Today – EMC acquired a small startup called ScaleIO that joins our Flash business unit – welcome to the folks there! You can read about that here: http://www.emc.com/about/news/press/2013/20130711-01.htm
It’s in the family of distributed storage stacks (think of the storage stacks in VMware vSAN, Simplivity, Nutanix, Isilon, XtremIO, VPLEX, VMAX) rather than the family of “clustered” storage stacks (think of VNX, NetApp FAS, Nexenta). The distributed storage stacks have as their core design “spread the data around”. Clustered storage stacks have the data being behind a given brain, and accessed through that brain (sometimes with an additional federation/abstraction model)
SOME of these are ones that have a tight “software + hardware coupling” and others don’t, and in turn use a “bring the hardware you want” model.
ScaleIO is definitely in the “it’s software” + “bring your own hardware” model. It gloms all the SSD, PCIe Flash, HDDs in any number of hosts (could be tens, could be thousands) and then they can be sliced up and used in any number of ways. There’s also a distributed caching layer in there as well.
It’s very interesting stuff. While early on, it will accelerate EMC’s XtremSF (SF=server PCIe-based flash) and XtremSW (SW = software that adds cool stuff to the server storage) solutions – you can imagine all sorts of interesting ways the technology could be applied. [Update – one interesting thing to think of as a ViPR data service on top of COTS hardware]
I think it’s clear that at EMC, we think the world of how information is persisted and handled is being disrupted on a whackload of fronts, and are investing to win, and willing to disrupt ourselves as needed.
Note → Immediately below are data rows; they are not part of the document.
**src/rtl/mmio_input_hub_pkg.sv**
```systemverilog
// Shared definitions for the memory-mapped input hub: register offsets and window decode.
package mmio_input_hub_pkg;

    localparam int IH_WIN_BITS = 5;

    localparam logic [2:0] IH_LEVEL   = 3'd0;
    localparam logic [2:0] IH_PENDING = 3'd1;
    localparam logic [2:0] IH_ENABLE  = 3'd2;
    localparam logic [2:0] IH_EDGE    = 3'd3;
    localparam logic [2:0] IH_COUNT   = 3'd4;
    localparam logic [2:0] IH_RAWSYNC = 3'd5;

    function automatic logic window_hit(input logic [31:0] addr, input logic [31:0] base);
        return addr[31:IH_WIN_BITS] == base[31:IH_WIN_BITS];
    endfunction

endpackage

```
**src/rtl/mmio_input_hub_debounce_ch.sv**
```systemverilog
// One input channel: two-flop synchroniser followed by a stable-count debouncer.
module input_debounce_ch #(
    parameter int DEBOUNCE_CYCLES = 16
) (
    input  logic clk,
    input  logic rst,
    input  logic din,
    output logic sync,
    output logic stable,
    output logic update
);

    localparam int CW = (DEBOUNCE_CYCLES > 2) ? $clog2(DEBOUNCE_CYCLES) : 1;
    localparam logic [CW-1:0] CNT_MAX = CW'(DEBOUNCE_CYCLES - 1);

    logic          meta;
    logic [CW-1:0] cnt;

    // update is combinational so the top can flag an event on the same edge stable flips
    assign update = (sync != stable) && (cnt == CNT_MAX);

    always_ff @(posedge clk or posedge rst) begin
        if (rst) begin
            meta   <= 1'b0;
            sync   <= 1'b0;
            stable <= 1'b0;
            cnt    <= '0;
        end else begin
            meta <= din;
            sync <= meta;
            if (sync == stable) begin
                cnt <= '0;
            end else if (cnt == CNT_MAX) begin
                stable <= sync;
                cnt    <= '0;
            end else begin
                cnt <= cnt + CW'(1);
            end
        end
    end

endmodule

```
**src/rtl/mmio_input_hub.sv**
```systemverilog
// Memory-mapped input hub: debounced channels, sticky W1C pending bits, irq and event counter.
module mmio_input_hub
    import mmio_input_hub_pkg::*;
#(
    parameter int          N_CH            = 5,
    parameter int          DEBOUNCE_CYCLES = 16,
    parameter logic [31:0] BASE_ADDR       = 32'hFFFF_F100,
    parameter int          CNT_W           = 16
) (
    input  logic            clk,
    input  logic            rst,
    input  logic [31:0]     addr,
    input  logic            we,
    input  logic [31:0]     wdata,
    output logic [31:0]     rdata,
    input  logic [N_CH-1:0] din,
    output logic            irq
);

    logic [N_CH-1:0]  sync_vec;
    logic [N_CH-1:0]  level;
    logic [N_CH-1:0]  update_vec;
    logic [N_CH-1:0]  evt_vec;
    logic [N_CH-1:0]  pending;
    logic [N_CH-1:0]  enable;
    logic [N_CH-1:0]  edge_mode;
    logic [CNT_W-1:0] event_cnt;

    logic       hit;
    logic [2:0] sel;
    logic       wr_pending;
    logic       wr_enable;
    logic       wr_edge;
    logic       wr_count;
    logic       unused_bits;

    assign hit        = window_hit(addr, BASE_ADDR);
    assign sel        = addr[4:2];
    assign wr_pending = we && hit && (sel == IH_PENDING);
    assign wr_enable  = we && hit && (sel == IH_ENABLE);
    assign wr_edge    = we && hit && (sel == IH_EDGE);
    assign wr_count   = we && hit && (sel == IH_COUNT);
    assign unused_bits = ^{addr[1:0], wdata};

    for (genvar i = 0; i < N_CH; i++) begin : g_ch
        input_debounce_ch #(
            .DEBOUNCE_CYCLES(DEBOUNCE_CYCLES)
        ) u_ch (
            .clk   (clk),
            .rst   (rst),
            .din   (din[i]),
            .sync  (sync_vec[i]),
            .stable(level[i]),
            .update(update_vec[i])
        );
    end

    // The new level equals sync on an update; EDGE=0 wants a 1, EDGE=1 wants a 0
    assign evt_vec = update_vec & (sync_vec ^ edge_mode);
    assign irq     = |(pending & enable);

    // Event OR-in after the W1C mask so a coincident event keeps its bit set
    always_ff @(posedge clk or posedge rst) begin
        if (rst) begin
            pending   <= '0;
            enable    <= '0;
            edge_mode <= '0;
        end else begin
            if (wr_enable) enable <= wdata[N_CH-1:0];
            if (wr_edge) edge_mode <= wdata[N_CH-1:0];
            pending <= (pending & ~(wr_pending ? wdata[N_CH-1:0] : {N_CH{1'b0}})) | evt_vec;
        end
    end

    always_ff @(posedge clk or posedge rst) begin
        if (rst) begin
            event_cnt <= '0;
        end else if (wr_count) begin
            event_cnt <= '0;
        end else if ((|evt_vec) && (event_cnt != {CNT_W{1'b1}})) begin
            event_cnt <= event_cnt + CNT_W'(1);
        end
    end

    always_comb begin
        rdata = '0;
        if (hit) begin
            case (sel)
                IH_LEVEL:   rdata = 32'(level);
                IH_PENDING: rdata = 32'(pending);
                IH_ENABLE:  rdata = 32'(enable);
                IH_EDGE:    rdata = 32'(edge_mode);
                IH_COUNT:   rdata = 32'(event_cnt);
                IH_RAWSYNC: rdata = 32'(sync_vec);
                default:    rdata = '0;
            endcase
        end
    end

endmodule
```
**config.mk**
```make
export PLATFORM = sky130hd
export DESIGN_NAME = mmio_input_hub
export DESIGN_NICKNAME = d
export VERILOG_FILES = /design/src/rtl/mmio_input_hub_pkg.sv /design/src/rtl/mmio_input_hub_debounce_ch.sv /design/src/rtl/mmio_input_hub.sv
export SDC_FILE = /design/constraint.sdc
export NUM_CORES = 1
export LEC_CHECK = 0
export ABC_CLOCK_PERIOD_IN_PS = 10600
export CAP_MARGIN = 20
export CORE_MARGIN = 4
export CORE_UTILIZATION = 50
export CTS_BUF_LIST = sky130_fd_sc_hd__clkbuf_2 sky130_fd_sc_hd__clkbuf_4 sky130_fd_sc_hd__clkbuf_8
export DETAILED_ROUTE_END_ITERATION = 16
export PLACE_DENSITY = 0.8
export SYNTH_ARGS = -nofsm -noshare
export SYNTH_HDL_FRONTEND = slang
export SYNTH_SLANG_ARGS = --single-unit
```
**constraint.sdc**
```tcl
create_clock -name clk -period 10.6 [get_ports clk]
set_clock_uncertainty 0.2 [all_clocks]
set_input_delay 3.18 -clock clk [delete_from_list [all_inputs] [get_ports clk]]
set_output_delay 3.18 -clock clk [all_outputs]
set_load 0.005 [all_outputs]
```
Word-level counts from Yosys, hierarchy flattened --
Index checks and enable logic that the tools add are counted.
Word-level totals: output and inout bits 33, word-level logic and storage cells 98, register bits after elaboration 66
Operators by class: bitwise logic cells 11, equal/unequal tests 22, $add $sub $neg 6, reductions and logical operators 20, mux-type cells 15
Operator list (count):
- one-hot mux 16 bit (6 select lines) | 1
- two-way mux 16 bit | 3
- two-way mux 4 bit | 10
- equality test 27 bit (second input constant) | 1
- adder 4 x 1 -> 4 bit (second input constant) | 5
- equality test 4 bit (second input constant) | 5
- adder 16 x 1 -> 16 bit (second input constant) | 1
- inequality test 16 bit (second input constant) | 1
- AND 5 bit | 3
- logical AND 1 bit | 11
- AND reduction 2 bit | 5
- OR reduction 5 bit | 2
- equality test 3 x 2 -> 1 bit (second input constant) | 2
- equality test 3 bit (second input constant) | 2
- equality test 1 bit | 5
- two-way mux 5 bit | 1
- inequality test 1 bit | 5
- NOT 1 bit | 5
- NOT 5 bit | 1
- bitwise OR 5 bit | 1
- bitwise XOR 5 bit | 1
- equality test 3 x 1 -> 1 bit (second input constant) | 1
- logical NOT 3 bit | 1
- nonzero test 2 bit | 1

Depth between registers and ports, before layout --
depth in word-level cells 7, mapped depth 8, gate-level depth less buffers 7

Hierarchy --
From an unflattened synthesis, not the netlist that was laid out.
Unflattened totals: cells, all modules 341, area total of the unflattened synthesis 3609.7 um^2
By module, submodules not included:
- mmio_input_hub | instances 1, area each 2189.6 um^2, cells an instance 231
- input_debounce_ch | instances 5, area each 284.0 um^2, cells an instance 22

Least setup slack after synthesis --
No wires, ideal clock.
path kind input port to output port, from input port addr[6], to output port rdata[4], stages on the path 6, setup slack 2.581 ns, data arrival time 4.639 ns, cell sequence or4b_1 -> nor4_2 -> nand2_1 -> buf_2 -> a21o_1 -> a211oi_1
On the way: longest elaborated chain between the ends 2
Ends and longest elaborated chain:
- start: declaration | RTL line mmio_input_hub.sv:12 | input logic [31:0] addr,
- equality test 27 bit | RTL line mmio_input_hub_pkg.sv:14 | return addr[31:IH_WIN_BITS] == base[31:IH_WIN_BITS];
- two-way mux 16 bit | RTL line mmio_input_hub.sv:87 | if (hit) begin
- end: declaration | RTL line mmio_input_hub.sv:15 | output logic [31:0] rdata,
No other way between the ends.

Final worst setup path --
Ends and elaborated chain as after synthesis.

==> impl_results.md <==
- DRT iter0 DRCs: 133
- Later-pin clock latency in the skew report: 0.34 ns
- Endpoints failing hold: 0
- Synth area leader: dfrtp_1
- Die Span X: 93.1 um
- Wire per inst: 15.6 um
- CTS-repair resized insts: 0
- CP Max Fanout: 12
- Vias per inst: 5.59
- Post-synth EDFFs: 0
- Drt drc: 0
- Boundary Pins: 105
- Root Buffer: clkbuf_8
- Worst endpoint required time: 7.22 ns
- Crit path kind: in -> out
- Maximum VDD drop: 0.0960 mV
- Clock Sinks: 66
- Max-cap viol count: 0
- Total power: 0.533 mW
- Buffer count from post-CTS setup fixing: 0
- Port Buffers: 59
- FMAX: 0.109 GHz
- Synthesized flop and latch total: 66
- Hold buffer count at CTS: 0
- Layout cells sized above 1: 12.4%
- FP Rows: 30
- Post-synth ARST share: 100%
- Setup crit start kind: primary input
- CTS max path bufs: 2
- Min Hold Slack: 0.148 ns
- Pins Over Slew Limit: 0
- Status: finished clean
- First-pass GRT wire length: 14.0 mm
- Filler Cells Inserted: 572
- Area Growth Syn to Fin: 22.8%
- Register area share after synthesis: 45.6%
- Most common cell in the synthesized netlist: dfrtp_1
- Top-area cell type share of the netlist area: 45.6%
- N_diodes: 0
- RSZ-0062 raised after global routing: no
- LEAKAGE: 1.89 nW
- Rel. slew slack: 39.9%
- Final WL: 8.18 mm
- TritonCTS clock tree: yes
- Die ar.: 0.00866 mm2
- Post-synthesis cell count: 362
- Detail Route Antenna Nets: 0
- DR vias: 2921
- CP endpoint kind: primary output
- Fin nets: 500
- Total negative slack: 0 ns
- GPL Wtd Cong: 0.840
- Core area: 0.00691 mm2
- Cell Area, Synth: 0.00362 mm2
- Vias in the first global route: 2973
- Minimum clock period: 9.20 ns
- Vert. Die Dim: 93.1 um
- DP Worst Slack: 1.38 ns
- Syn_area_per_cell: 10.0 um2
- Pre-Repair DR Iteration Count: 4
- Largest cells by area after synthesis: dfrtp_1 (46%), mux2_2 (5.6%), xnor2_1 (4.1%)
- Post-DP HPWL: 5.82 mm
- Commonest register cell after synthesis: dfrtp_1
- Remaining Overflow, GRT: 0
- Worst-Margin Slew: 0.896 ns
- Post-synthesis cell type count: 55
- Worst min path class: reg -> reg
- Tcrit/Tclk final: 86.8%
- CP Data Arrival Time: 5.82 ns
- CTS buffer count: 9
- FF/Latch Area: 0.00165 mm2
- Total Routing Usage GR: 20.5%
- H-tree depth: 3
- Initial antenna violation count: 0
- Largest net degree at the start of global routing: 67
- Multi-input gate area: 0.00178 mm2
- Synth cell count leaders: dfrtp_1 (66), nor2_1 (30), a21oi_1 (22)
- Clock transition at path regs: 0.07 ns
- Final setup margin: 1.40 ns
- Synth warn: 0
- Power Dens Cells: 120 mW/mm2
- Final setup fails: 0
- Initial Util: 52.4%
-- cell families (layout without fill, tap and decap cells) --
kind of cell	Yosys count	in the layout	synth area share, %
buffers and inverters	46	96	6.60
adder cells (fa/ha/maj)	6	6	2.07
multiplexers	24	24	7.26
other	1	16	0.104
AND/OR/NAND/NOR	129	129	20.0
AO/OA/AOI/OAI	73	73	14.2
XOR/XNOR	17	17	4.11
flip-flops	66	66	45.6
-- flip-flops by register name (all words and copies together), names as in the netlist --
name / cells
g_ch.u_ch.sync: 5
enable: 5
g_ch.u_ch.meta: 5
event_cnt: 16
g_ch.u_ch.stable: 5
g_ch.u_ch.cnt: 20
edge_mode: 5
pending: 5
-- critical path, stage by stage --
cell and delay [ns]:
clkdlybuf4s50_1 0.39, or4b_1 0.53, nor4_2 0.29, nand2_1 0.34, a21o_1 0.31, a211oi_1 0.20, clkdlybuf4s50_1 0.56
-- path summary, 6_finish.rpt --
path | startpoint | end | slack (ns) | cells past startpoint
worst max-delay path | addr[6] | rdata[4] | 1.40 | 7
worst min-delay path | g_ch[2].u_ch.meta | g_ch[2].u_ch.sync | 0.15 | 0
worst max register to register | g_ch[1].u_ch.cnt[0] | event_cnt[11] | 7.99 | 7
worst min register to register | g_ch[2].u_ch.meta | g_ch[2].u_ch.sync | 0.15 | 0
max in group asynchronous | rst | g_ch[2].u_ch.cnt[3] | 6.46 | 3
min in group asynchronous | rst | g_ch[3].u_ch.meta | 3.17 | 3
-- final cells by class --
cell class	instances	share of cell area [%]
Sequential cell	66	37.2
Multi-Input combinational cell	265	40.2
Clock inverter	2	0.789
Timing Repair Buffer	61	13.6
Inverter	19	1.61
Clock buffer	14	3.92
Tap cell	96	2.70
-- metal layers --
| layer | vias up | wire [um] | track usage, % |
|---|---|---|---|
| li1 | 1382 | - | - |
| met1 | 1450 | 3440 | 25.4 |
| met2 | 70 | 4210 | 34.0 |
| met3 | 19 | 320 | 4.67 |
| met4 | 0 | 209 | 9.52 |
| met5 | - | 0 | 0 |
-- placed cells by master, fill, tap and decap left out, types with 8 or more instances in the layout --
cell type / netlist / routed
conb_1: 1 / 16
clkbuf_8: 0 / 11
o21ai_0: 14 / 14
nor2_1: 30 / 30
nand3_1: 14 / 14
clkdlybuf4s50_1: 0 / 59
xnor2_1: 17 / 17
mux2_2: 18 / 18
nor2b_1: 8 / 8
nand2b_1: 8 / 8
nand2_1: 17 / 17
nor3_1: 12 / 12
inv_1: 19 / 18
nand4_1: 8 / 8
a21oi_1: 22 / 22
dfrtp_1: 66 / 66
-- through the flow --
stage                     cell area, um2  cells  util (%)
final                               4440    523      64.3
after global placement              4230    507      61.3
after floorplan                     3670    377         -
after detailed placement            4230    507      61.3
after global routing                4440    523      64.3
after CTS                           4440    523      64.3
-- power breakdown --
group | total [mW] | internal (mW) | switching (mW)
Clock | 0.222 | 0.129 | 0.0925
Sequential | 0.265 | 0.258 | 0.00675
Combinational | 0.0457 | 0.0249 | 0.0208
Total | 0.533 | 0.413 | 0.120
Note: power is estimated with default switching activity, not from simulation.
On the one hand, you have distributed object stores (HDFS/S3/Swift/Atmos) where we innovate organically like crazy (Atmos, ViPR). You have distributed NAS stacks (Isilon). You have this new category that leverages persistence layers in the server (ScaleIO, vSAN and others). I’m not saying by definition we’re going to win in all categories, but darn it – we’re going to do everything we can to make that be the case.
As always – there are those that focus on one architectural model and claim that it’s the way always – that’s not us. Our view is there’s a continuum from the server to cold capacity-optimized storage (including where backups/archives live), and everything in between.
At VMworld – I’m going to explore these architectural models a little more at the engineering level in some of my sessions.
A couple asides:
- It’s interesting to me that often everyone often biases towards thinking “distributed” is intrinsically better. It’s not always true. Inherently they spend a lot more resources on distribution, caching, lookup than the the mature clustered stacks (VNX) and tightly coupled software/hardware distributed architectures (VMAX). This ultimately manifests in $/IOps and $/GB metrics. Distributed architectures are also sometimes harder to add data services.
- It’s interesting to me to watch that in the “Software Defined” marketing orgy that is going on now (that yes, EMC contributes to as well), it’s interesting that most folks auger in on “software implemented + bring your own hardware”. I have a news flash. All storage arrays have been “software implemented” for a long time, with only a few hold-outs focusing on some marginal hardware-based mojo. Don’t get me wrong, the “bring your own hardware” model has some advantages, and I get that. Here’s an interesting question – what’s wrong in this picture?
Do you see it? Yup, in the 3rd cabinet on the right, 10th enclosure from the bottom, 4th disk from the left has failed. There’s a little light on. This is a VNX without the faceplates (in fact, it’s one of the VNXes that supports the EMC vLab in Durham, NC), so in Unisphere, there’s an alert, and if you are using further management software to manage many platforms, the error propagates upwards.
When you want a ZFS stack – you can pick Nexenta, or many of the other variants out there. They work on almost any hardware. BUT, if you want an HA configuration, the requirements narrow down much more specifically. This is mostly because handling failure conditions, and doing physical and logical notification is important, and not easy on “any hardware”. This isn’t to pick on ZFS. While there is a NetApp edge platform that is a VM-only, likewise, it’s a non-clustered, relatively simple thing. Again, this isn’t “bad”, it’s a reflection of this intrinsic engineering challenge.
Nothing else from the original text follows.